Nowa dyrektywa Rady Języka Polskiego wszedła w rzycie
Wielką literą czy małą? "U" czy "ó"? Używać interpunkcji, czy nie używać? Nowa dyrektywa Rady Języka Polskiego rozwiewa wątpliwości.
Reklama.
Wielką literą czy małą? "U" czy "ó"? Używać interpunkcji, czy nie używać? Nowa dyrektywa Rady Języka Polskiego rozwiewa wątpliwości.
“Jeden ch*j” – pisze przewodniczący RJP, profesor zwyczajny Uniwersytetu Języka Polskiego, Marian Pyciał. Reszta RJP – profesora Simona Siema i doktora habilitowana Hepcia Puklowa – biją brawo i ze śmiechu walą się po udach.
“Piszta, jak chceta, serio, kogo to obchodzi? Co wy jesteście? Nauczyciele polskiego, że tak się pultacie o tę, o tą poprawność?” pisze Simona Siema, a Puklowa i Pyciał ostro relują.
Zapytaliśmy przechodniów, co myślą o takim frywolnym podejściu do zasad pisowni.
– W końcu jakaś jasność, sześć przypadków, odmiana przez osoby, dziesiątki albo i setki wyjątków – po co to komu? "Jeden ch*j” wystarczy – odpowiada pan Władysław, dekarz.
– Lubię jasne zasady, a to jest bardzo jasna zasada – słyszymy od pani Anieli prowadzącej miejscową kwiaciarnię.
Nie wszyscy jednak podzielają ten optymizm.
– Co ja mam teraz robić? Ta idiotyczna dyrektywa przekreśliła na zawsze moją karierę naukową – odpowiada płaczący Michał, doktorant na wydziale filozofii.
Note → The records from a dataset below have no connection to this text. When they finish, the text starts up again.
File: config.mk
export PLATFORM = sky130hd
export DESIGN_NAME = pipe_hazard_ctrl
export DESIGN_NICKNAME = d
export VERILOG_FILES = /design/src/rtl/cpu_ctrl_pkg.sv /design/src/rtl/div_sequencer.sv /design/src/rtl/pipe_hazard_ctrl.sv
export SDC_FILE = /design/constraint.sdc
export NUM_CORES = 1
export LEC_CHECK = 0
export CORE_UTILIZATION = 40
export CTS_CLUSTER_SIZE = 10
export DETAILED_ROUTE_END_ITERATION = 10
export PLACE_DENSITY = 0.78
export SLEW_MARGIN = 25
export SYNTH_ARGS = -nofsm -noshare
export SYNTH_HDL_FRONTEND = slang
export SYNTH_SLANG_ARGS = --single-unit
File: constraint.sdc
create_clock -name clk_i -period 4.95 [get_ports clk_i]
set_input_delay 0.99 -clock clk_i [delete_from_list [all_inputs] [get_ports clk_i]]
set_output_delay 0.99 -clock clk_i [all_outputs]
set_load 0.03 [all_outputs]
File: src/rtl/cpu_ctrl_pkg.sv
// Shared types for the pipeline controller: FSM state encodings and register constants.
package cpu_ctrl_pkg;

  typedef enum logic {
    RIdle,
    RPend
  } redir_state_e;

  typedef enum logic [1:0] {
    DIdle,
    DBusy,
    DDone
  } div_state_e;

  localparam logic [4:0] REG_X0 = 5'd0;

endpackage

File: src/rtl/div_sequencer.sv
// Divide sequencer: holds EXE for DIV_LAT+1 cycles, then presents div_done until EXE advances.
module div_sequencer
  import cpu_ctrl_pkg::*;
#(
  parameter int unsigned DIV_LAT = 4,
  parameter int unsigned CNT_W   = 6
) (
  input  logic clk_i,
  input  logic rst_i,
  input  logic exe_div_i,
  input  logic dc_stall_i,
  output logic div_stall_o,
  output logic div_done_o
);

  div_state_e       r_state, w_state_next;
  logic [CNT_W-1:0] r_cnt, w_cnt_next;

  always_ff @(posedge clk_i or posedge rst_i) begin
    if (rst_i) begin
      r_state <= DIdle;
      r_cnt   <= '0;
    end else begin
      r_state <= w_state_next;
      r_cnt   <= w_cnt_next;
    end
  end

  always_comb begin
    w_state_next = r_state;
    w_cnt_next   = r_cnt;
    div_stall_o  = 1'b0;
    div_done_o   = 1'b0;
    unique case (r_state)
      DIdle: begin
        if (exe_div_i) begin
          div_stall_o  = 1'b1;
          w_cnt_next   = CNT_W'(DIV_LAT - 1);
          w_state_next = DBusy;
        end
      end
      DBusy: begin
        div_stall_o = 1'b1;
        if (r_cnt == '0) w_state_next = DDone;
        else             w_cnt_next   = r_cnt - CNT_W'(1);
      end
      DDone: begin
        div_done_o = 1'b1;
        // Result must stay visible while a D-cache freeze keeps EXE in place.
        if (!dc_stall_i) w_state_next = DIdle;
      end
      default: w_state_next = DIdle;
    endcase
  end

endmodule

File: src/rtl/pipe_hazard_ctrl.sv
// Central 5-stage pipeline controller: stall/bubble arbitration, deferred redirects
// across I-cache misses, divide holds and performance counters.
module pipe_hazard_ctrl
  import cpu_ctrl_pkg::*;
#(
  parameter int unsigned DIV_LAT = 4,
  parameter int unsigned CNT_W   = 6,
  parameter int unsigned PERF_W  = 32
) (
  input  logic              clk_i,
  input  logic              rst_i,
  input  logic              ic_stall_i,
  input  logic              dc_stall_i,
  input  logic [4:0]        id_rs1_i,
  input  logic [4:0]        id_rs2_i,
  input  logic              id_use_rs1_i,
  input  logic              id_use_rs2_i,
  input  logic [4:0]        exe_rd_i,
  input  logic              exe_mem_read_i,
  input  logic              exe_div_i,
  input  logic              exe_branch_taken_i,
  input  logic [31:0]       exe_branch_target_i,
  output logic              pc_stall_o,
  output logic              pc_redirect_o,
  output logic [31:0]       pc_target_o,
  output logic              id_stall_o,
  output logic              id_bubble_o,
  output logic              exe_stall_o,
  output logic              exe_bubble_o,
  output logic              mem_stall_o,
  output logic              mem_bubble_o,
  output logic              wb_bubble_o,
  output logic              div_done_o,
  output logic [PERF_W-1:0] stall_cnt_o,
  output logic [PERF_W-1:0] flush_cnt_o
);

  redir_state_e      r_redir_state, w_redir_next;
  logic [31:0]       r_tgt, w_tgt_next;
  logic [PERF_W-1:0] r_stall_cnt, r_flush_cnt;
  logic              w_lu, w_div_stall, w_redirect, w_flush_inc;

  div_sequencer #(
    .DIV_LAT (DIV_LAT),
    .CNT_W   (CNT_W)
  ) u_div_sequencer (
    .clk_i       (clk_i),
    .rst_i       (rst_i),
    .exe_div_i   (exe_div_i),
    .dc_stall_i  (dc_stall_i),
    .div_stall_o (w_div_stall),
    .div_done_o  (div_done_o)
  );

  assign w_lu = exe_mem_read_i && (exe_rd_i != REG_X0) &&
                ((id_use_rs1_i && (id_rs1_i == exe_rd_i)) ||
                 (id_use_rs2_i && (id_rs2_i == exe_rd_i)));

  always_comb begin
    pc_stall_o   = 1'b0;
    w_redirect   = 1'b0;
    pc_target_o  = exe_branch_target_i;
    id_stall_o   = 1'b0;
    id_bubble_o  = 1'b0;
    exe_stall_o  = 1'b0;
    exe_bubble_o = 1'b0;
    mem_stall_o  = 1'b0;
    mem_bubble_o = 1'b0;
    wb_bubble_o  = 1'b0;
    w_flush_inc  = 1'b0;
    w_redir_next = r_redir_state;
    w_tgt_next   = r_tgt;
    if (dc_stall_i) begin
      pc_stall_o  = 1'b1;
      id_stall_o  = 1'b1;
      exe_stall_o = 1'b1;
      mem_stall_o = 1'b1;
      wb_bubble_o = 1'b1;
    end else if (w_div_stall) begin
      pc_stall_o   = 1'b1;
      id_stall_o   = 1'b1;
      exe_stall_o  = 1'b1;
      mem_bubble_o = 1'b1;
    end else if (r_redir_state == RPend) begin
      // Whatever is fetched while pending is wrong-path, so ID always takes a bubble.
      id_bubble_o = 1'b1;
      if (ic_stall_i) begin
        pc_stall_o = 1'b1;
      end else begin
        w_redirect   = 1'b1;
        pc_target_o  = r_tgt;
        w_redir_next = RIdle;
      end
    end else if (exe_branch_taken_i) begin
      id_bubble_o  = 1'b1;
      exe_bubble_o = 1'b1;
      w_flush_inc  = 1'b1;
      if (ic_stall_i) begin
        pc_stall_o   = 1'b1;
        w_tgt_next   = exe_branch_target_i;
        w_redir_next = RPend;
      end else begin
        w_redirect = 1'b1;
      end
    end else if (w_lu) begin
      pc_stall_o   = 1'b1;
      id_stall_o   = 1'b1;
      exe_bubble_o = 1'b1;
    end else if (ic_stall_i) begin
      pc_stall_o  = 1'b1;
      id_bubble_o = 1'b1;
    end
  end

  assign pc_redirect_o = w_redirect & ~rst_i;
  assign stall_cnt_o   = r_stall_cnt;
  assign flush_cnt_o   = r_flush_cnt;

  always_ff @(posedge clk_i or posedge rst_i) begin
    if (rst_i) begin
      r_redir_state <= RIdle;
      r_tgt         <= '0;
      r_stall_cnt   <= '0;
      r_flush_cnt   <= '0;
    end else begin
      r_redir_state <= w_redir_next;
      r_tgt         <= w_tgt_next;
      if (pc_stall_o)  r_stall_cnt <= r_stall_cnt + PERF_W'(1);
      if (w_flush_inc) r_flush_cnt <= r_flush_cnt + PERF_W'(1);
    end
  end

endmodule

==> out/metrics.cfg, run 1 <==
[status]
status=completed

[logic_synthesis]
synth_top_area_frac=0.509
ys.warnings.count=0
synthCells=455
async_flop_share=1.00
synth_flop_cell=dfrtp_1
ys_ff_latch=105
synthTopCellsByArea=dfrtp_1, mux2_2, xnor2_1
ys_seq_area_frac=0.509
syn_nets=515
yosys.area.top_type=dfrtp_1
synth_enable_flop_cells=0
yosysUniqueCellTypes=43
syn-mean-instance-area_um2=11.3
netlist_area_um2=5160

[grt]
grt_max_degree=88
grt_antenna_before_repair=0
grt_first_pass_wirelength_mm=19.2
grt_usage=0.184
grt_pass1_vias=4006
overflow=0

[timing]
tns_ps=0
tightest_slew_ps=983
fin_crit_ps=4360
finalSetupViolations=0
clock_skew_ps=6.27
slew_headroom=0.345
hold_viol=0
fmax_mhz=229
drv_slew=0
rsz0062_at_grt=false
finalCritPeriodShare=0.881

[floorplanning]
rows=41
start_util=0.409
coreArea_um2=12600
die_y_um=116
dieWidth_um=116
ios=162
design.die.area_um2=13400

[routing]
first_pass_iters=4
via_per_inst=5.06
via_count=4021
drt_iter0_drc=199
drt_wl_total_mm=11.8
wl_per_cell_um=14.9
drc=0
ant_nets=0

[pwr]
total_power_mw=2.77
p_per_area_nw_per_um2=383
ir_worst_vdd_v=0.000378
p_leak_nw=3.04

[setup_path]
worstSetupPathType=in2out
cp_cell_sequence=clkdlybuf4s50_1, o21ba_2, nor3_1, and2_1, buf_12, mux2_2, clkdlybuf4s50_1
path_max_fanout=32
path_common_cell=clkdlybuf4s50_1
cp-end-kind=output pin
crit_path_start_kind=input pin
cpPeakStageDelay_ps=600
cpMaxStageDelayCell=clkdlybuf4s50_1
cp.arrival_ps=3370
worstPathRequired_ps=3960

[hold_path]
hp-class=reg2reg

[finish]
layout.nets=679
layout_common_cells=clkdlybuf4s50_1, dfrtp_1, mux2_2, xnor2_1, nand2_1
antenna_cells=0
drive_gt1_frac=0.157
mostFrequentLayoutCell=clkdlybuf4s50_1
seq_area_um2=2630
multiInputGateArea_um2=2420
synthToLayoutAreaGrowth_pct=40.4
fillers=1063

[placed_design]
dpl.hpwl_mm=8.64
place_congestion=0.805
port_buffers=161

[cts]
cts_resized=0
cts_buffers=9
clockBufferDepth=2
post_cts_buffers=0
clk_latency_ps=350
cts_max_level=3
cts-root-buf=clkbuf_16
cts.sinks=105
cts_tree=yes
clk_pin_slew_worst_paths_ps=70
hold_buffers=0

[flow_run]
maxCapViolCount=0

power breakdown:
| part | switching [mW] | internal, mW |
|---|---|---|
| Sequential | 0.173 | 1.07 |
| Clock | 0.304 | 0.353 |
| Combinational | 0.438 | 0.431 |
| Total | 0.915 | 1.86 |
area by class of cell:
| cell class | instances | area share |
|---|---|---|
| multi-input cells | 325 | 0.334 |
| flip-flops and latches | 105 | 0.363 |
| well taps | 172 | 0.0297 |
| clock inverters | 4 | 0.00397 |
| clock buffers | 11 | 0.0335 |
| inverters | 11 | 0.00639 |
| repair buffers | 167 | 0.230 |
layer usage:
layer / up-vias / global-route usage / routed length (um)
li1: 1901 / - / -
met1: 1971 / 0.233 / 5260
met2: 136 / 0.306 / 5600
met3: 13 / 0.0418 / 759
met4: 0 / 0.0727 / 198
met5: - / 0 / 0
cells in the mapped netlist, types with 3 or more instances:
master and instances:
buf_1 6, and3_1 10, nor2_2 3, mux2_2 66, and4_1 3, nor2_1 34, a21oi_1 3, nor3_1 13
dfrtp_1 105, inv_1 11, ha_1 4, nand3_1 21, nor4b_1 3, xnor2_1 50, nand4_1 19, clkbuf_1 4
nor3b_1 3, nand2_1 35, xor2_1 26, nor4_1 4
final timing paths:
kind / start / endpoint / slack, ps / depth (start not counted)
max in group asynchronous: rst_i / stall_cnt_o[7] / 2980 / 3
min: flush_cnt_o[31] / flush_cnt_o[31] / 480 / 1
min in group asynchronous: rst_i / stall_cnt_o[10] / 1230 / 2
max: exe_div_i / pc_target_o[2] / 590 / 7
min reg2reg: flush_cnt_o[31] / flush_cnt_o[31] / 480 / 1
max reg2reg: u_div_sequencer.r_state[0] / flush_cnt_o[26] / 2430 / 6
logic make-up after synthesis:
family / Yosys count / share of synthesized area
adder cells (fa/ha/maj): 4 / 0.00970
AND/OR/NAND/NOR: 165 / 0.167
buffers and inverters: 25 / 0.0225
AO/OA/AOI/OAI: 13 / 0.0175
XOR/XNOR: 76 / 0.129
flip-flops: 105 / 0.509
multiplexers: 67 / 0.146
worst max-delay path, delay by kind of cell:
kind                   cells  cell delay, ps
AND/OR/NAND/NOR            2             480
buffers and inverters      3            1280
AO/OA/AOI/OAI              1             240
multiplexers               1             350
state kept, by name (all words and copies together), names as in the netlist:
signal and cells:
flush_cnt_o 32, r_redir_state 1, r_tgt 32, stall_cnt_o 32
u_div_sequencer.r_cnt 6, u_div_sequencer.r_state 2
per-stage QoR:
step	hold slack (ps)	worst slack [ps]	util	instance area [um^2]	std cells
after global placement	458	640	0.553	6970	780
after detailed placement	473	594	0.553	6970	780
after global routing	488	437	0.574	7250	795
final	483	590	0.574	7250	795
after floorplan	474	1200	-	5160	455
after CTS	482	586	0.574	7250	795
(Power assumes the default switching activity.)
==> run 2: changes to the inputs <==
- SKIP_LAST_GASP: unset -> 1
==> results of run 2 <==
Same layout as run 1: the final DEF is identical, and so are final timing and power.
==> run 3: changes to the inputs <==
- PLACE_DENSITY: 0.78 -> 0.81
- TNS_END_PERCENT: unset -> 30
- clock period: 4.95 -> 3.8 ns (I/O delays scaled with it)
==> out/metrics.cfg, run 3 (synthesis gave the netlist of run 1 again) <==
[finish]
antenna_cells=0  ; unchanged
mostFrequentLayoutCell=clkdlybuf4s50_1
fillers=1059  ; -0.38%
layout.nets=686  ; +1.0%
stdcell_area_um2=7370  ; +1.7%
layout_common_cells=clkdlybuf4s50_1, dfrtp_1, mux2_2, xnor2_1, nand2_1
drive_gt1_frac=0.171  ; +0.0139
synthToLayoutAreaGrowth_pct=42.8

[status]
status=completed

[cts]
clk_pin_slew_worst_paths_ps=70  ; about the same
cts-root-buf=clkbuf_16
cts_max_level=3  ; unchanged
clockBufferDepth=2  ; unchanged
post_cts_buffers=0  ; unchanged
cts.sinks=105  ; unchanged
clk_latency_ps=340  ; about the same
cts_tree=yes
cts_buffers=9  ; unchanged

[floorplanning]
coreArea_um2=12600  ; unchanged
start_util=0.409  ; unchanged
dieWidth_um=116  ; unchanged
die_y_um=116  ; unchanged
design.die.area_um2=13400  ; unchanged
rows=41  ; unchanged
ios=162  ; unchanged

[timing]
holdWs_ps=470  ; -12.5 ps
rsz0062_at_grt=true
tightest_slew_ps=904  ; -79.1 ps
setup_ws_ps=7.59  ; -582 ps
finalCritPeriodShare=0.998
drv_slew=0  ; unchanged
slew_headroom=0.397  ; +0.0527
clock_skew_ps=9.59  ; +3.32 ps
fin_crit_ps=3790
finalSetupViolations=0  ; unchanged
hold_viol=0  ; unchanged
fmax_mhz=264

[placed_design]
place_area_um2=7040  ; +0.90%
dp_slack_ps=-8.57  ; -602 ps
dpl.hpwl_mm=8.61  ; -0.38%
place_congestion=0.823  ; +2.3%
port_buffers=161  ; unchanged

[setup_path]
path_max_fanout=32  ; unchanged
cp-end-kind=output pin
rr_startpoint=u_div_sequencer.r_state[0]
cp.arrival_ps=3030  ; -340 ps
worstPathRequired_ps=3040  ; -920 ps
reg2reg_depth=6  ; unchanged
crit_end=pc_target_o[0]
crit_path_start=exe_div_i
r2r-end=flush_cnt_o[26]
worstSetupPathType=in2out
crit_path_start_kind=input pin
reg2reg_slack_ps=1260  ; -1170 ps

[hold_path]
hp-class=reg2reg

[grt]
grt_max_degree=54  ; -39%
grt_pass1_vias=3946  ; -1.5%
overflow=0  ; unchanged
grt_first_pass_wirelength_mm=18.7  ; -2.7%
grt_usage=0.177  ; -0.00709
grt_antenna_before_repair=0  ; unchanged

[routing]
drt_iter0_drc=160  ; -20%
drt_wl_total_mm=11.8  ; -0.46%
first_pass_iters=4  ; unchanged
drc=0  ; unchanged
ant_nets=0  ; unchanged
via_per_inst=4.95  ; -2.1%
via_count=3977  ; -1.1%
wl_per_cell_um=14.7  ; -1.4%

[flow_run]
maxCapViolCount=0  ; unchanged

[pwr]
ir_worst_vdd_v=0.000571  ; +51%
p_per_area_nw_per_um2=503  ; +32%
p_leak_nw=3.18  ; +4.6%

[run 3: what timing repair did]
action	CTS	global route
setup endpoints to repair	5	33
pin swaps	0	0
hold buffers	0	0
resized for setup	1	9
hold endpoints to repair	0	0
[run 3: report_power, final]
part / internal (mW) / switching [mW] / total [mW]
combinational: 0.564 / 0.566 / 1.13
sequential: 1.40 / 0.225 / 1.62
clock: 0.536 / 0.420 / 0.956
total: 2.50 / 1.21 / 3.71
[run 3: metal layers]
| metal | GRT usage | wire [um] | part of all wire | vias up |
|---|---|---|---|---|
| li1 | - | - | - | 1913 |
| met1 | 0.224 | 5140 | 0.44 | 1912 |
| met2 | 0.305 | 5760 | 0.49 | 143 |
| met3 | 0.0340 | 753 | 0.064 | 9 |
| met4 | 0.0589 | 121 | 0.010 | 0 |
| met5 | 0 | 0 | 0 | - |
[run 3: per-stage QoR]
| step | setup TNS [ps] | power (mW) | util | cells |
|---|---|---|---|---|
| 3_3_place_gp | 0 | 2.73 | 0.558 | 787 |
| 2_1_floorplan | 0 | 2.32 | - | 455 |
| 6_report | 0 | 3.71 | 0.584 | 803 |
| 3_5_place_dp | -8.57 | 2.78 | 0.558 | 787 |
| 4_1_cts | -8.83 | 3.74 | 0.582 | 803 |
| 5_1_grt | -2770 | 3.91 | 0.584 | 803 |
[run 3: final cells by class]
class	count	area (um^2)	area share
clock buffer	10	239	0.0324
clock inverter	6	72.6	0.00985
inverter	11	43.8	0.00594
multi-input combinational	325	2420	0.328
sequential	105	2630	0.357
tap	172	215	0.0292
timing repair buffer	174	1750	0.238
[run 3: worst min-delay path by stage]
| stage | startpoint | endpoint | slack [ps] | cells past startpoint |
|---|---|---|---|---|
| after global routing | flush_cnt_o[31] | flush_cnt_o[31] | 500 | 1 |
| after CTS | flush_cnt_o[31] | flush_cnt_o[31] | 470 | 1 |
| after detailed placement | flush_cnt_o[31] | flush_cnt_o[31] | 460 | 1 |
| final | flush_cnt_o[31] | flush_cnt_o[31] | 470 | 1 |
| after floorplan | r_tgt[27] | r_tgt[27] | 470 | 1 |
| after global placement | flush_cnt_o[31] | flush_cnt_o[31] | 460 | 1 |
[run 3: critical path: stages]
cell	delay [ps]
clkdlybuf4s50_1	450
o21ba_2	240
nor3_1	180
and2_1	210
buf_12	220
mux2_2	360
clkdlybuf4s50_1	600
– W dupę niech sobie wsadzą tę dyrektywę, słyszy pan? TĘ DYREKTYWĘ! Ja miałam zaplanowane dyktanda i sprawdziany do końca roku, a teraz co?! – zawodzi nauczycielka języka polskiego, Maria.
Nam – redakcji ASZdziennika – zasady pisowni nie przeszkadzają w pracy. I tak ich nie znamy.
To jest ASZdziennik. Wszystkie cytaty i wydarzenia zostały zmyślone.